Perhaps weirdly, it is also true that the Inverse Function Theorem can be deduced from the Implicit Function Theorem. Do this; that is, assume that you know the Implicit Function Theorem is true, and use it to prove the Inverse Function Theorem.
Hint.
The Inverse Function Theorem asks about the possibility of solving equations of the form $\bff(\bfx)= \bfy$ for $\bfx$ as a function of $\bfy$.

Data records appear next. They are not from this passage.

This is an optimization exercise on Yosys and OpenROAD, whose aim is small area and few clock cycles, not a production implementation. Only simulation tests tie the RTL to the original design; equivalence was not proved. In every run shown here, the design's own scripts or RTL, not TritonCTS, make the clock network. No driver is modelled on the clock port, so clock power and skew are understated where the tree is cut down; a real chip needs a root buffer or a tree. Power figures rest on the tool's default switching activity, not on a simulated workload.

==> design.v <==
module fc_crc_byte (
    input  wire [15:0] crc_in,
    input  wire [7:0]  d,
    output wire [15:0] crc_out
);
    wire [15:0] r [0:8];
    assign r[0] = crc_in;
    genvar i;
    generate
        for (i = 0; i < 8; i = i + 1) begin : g_step
            wire fb = r[i][15] ^ d[7-i];
            assign r[i+1] = {r[i][14:12], r[i][11] ^ fb, r[i][10:5], r[i][4] ^ fb,
                             r[i][3:0], fb};
        end
    endgenerate
    assign crc_out = r[8];
endmodule
module fc_ripple #(parameter W = 8) (
    input  wire [W-1:0] a,
    input  wire [W-1:0] b,
    input  wire         ci,
    output wire [W-1:0] s,
    output wire         co
);
    wire [W:0] c;
    assign c[0] = ci;
    genvar i;
    generate
        for (i = 0; i < W; i = i + 1) begin : g_bit
            assign s[i]   = a[i] ^ b[i] ^ c[i];
            assign c[i+1] = (a[i] & b[i]) | (c[i] & (a[i] ^ b[i]));
        end
    endgenerate
    assign co = c[W];
endmodule
Background: an optimization exercise with open tools, aiming at small area, a short achievable clock period and few clock cycles. Do not read the settings as production practice.
Where RTL was checked, it was by simulation tests only, not by an equivalence proof against the original.
For runs 1 and 2, only the layout was checked, not whether the RTL still works.

### design/flow/run.sh
#!/bin/bash
# synth_recipe.tcl (not shown) runs the flow's synth.tcl, then flattens the netlist and writes it again
# the make line also repeats each setting of config.mk as NAME=value (left out here)
make -C /OpenROAD-flow-scripts/flow DESIGN_CONFIG=/design/flow/config.mk WORK_HOME=/design/flow/orfs CLKGATE_MAP_FILE= SYNTH_SCRIPT=/design/flow/synth_recipe.tcl finish
### design/flow/constraint.sdc
create_clock -name core_clock -period 6.0 [get_ports {clk}]
set_input_delay 1.2000 -clock core_clock [delete_from_list [all_inputs] [get_ports {clk}]]
set_output_delay 1.2000 -clock core_clock [all_outputs]
set_load 0.01 [all_outputs]
### design/flow/config.mk
export PLATFORM = sky130hd
export DESIGN_NAME = ww_dec
export DESIGN_NICKNAME = ww_dec
export VERILOG_FILES = /design/flow/design.v
export SDC_FILE = /design/flow/constraint.sdc
export NUM_CORES = 4
export LEC_CHECK = 0
export CAP_MARGIN = 20
export CORE_MARGIN = 2
export CORE_UTILIZATION = 40
export SETUP_SLACK_MARGIN = 1.5
export SLEW_MARGIN = 20
export SYNTH_MEMORY_MAX_BITS = 16384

The Implicit Function Theorem guarantees that under certain hypotheses, you can solve equations of the form $\bfF(\bfx, \bfy) ={\bf 0}$ for $\bfy$ as a function of $\bfx$. (Note, if you want, you could swap the roles of $\bfx$ and $\bfy$ and solve $\bfF(\bfy, \bfx) = \bf 0 $ for $\bfx$ as a function of $\bfy$.)
What this suggests is: rewrite the equation $\bff(\bfx) = \bfy$ in the form $\bfF(\bfy, \bfx) = \bf0$ for a suitable function $\bfF$. You may be able to use the Implicit Function Theorem to say something about solvability.
Fill in some details in the proof of the Inverse Function Theorem as sketched above. For example, verify that the function $\bfF$ defined in \eqref{F.def1} satisfies the hypotheses of Theorem 2.
Fill in some details in the proof of the Implicit Function Theorem as sketched above. For example, verify that the function $\bfG$ define in \eqref{G.def} satisfies
$\det D\bfG(\bfa, \bfb) = \det D_y\bfF(\bfa, \bfb)$, as we have claimed.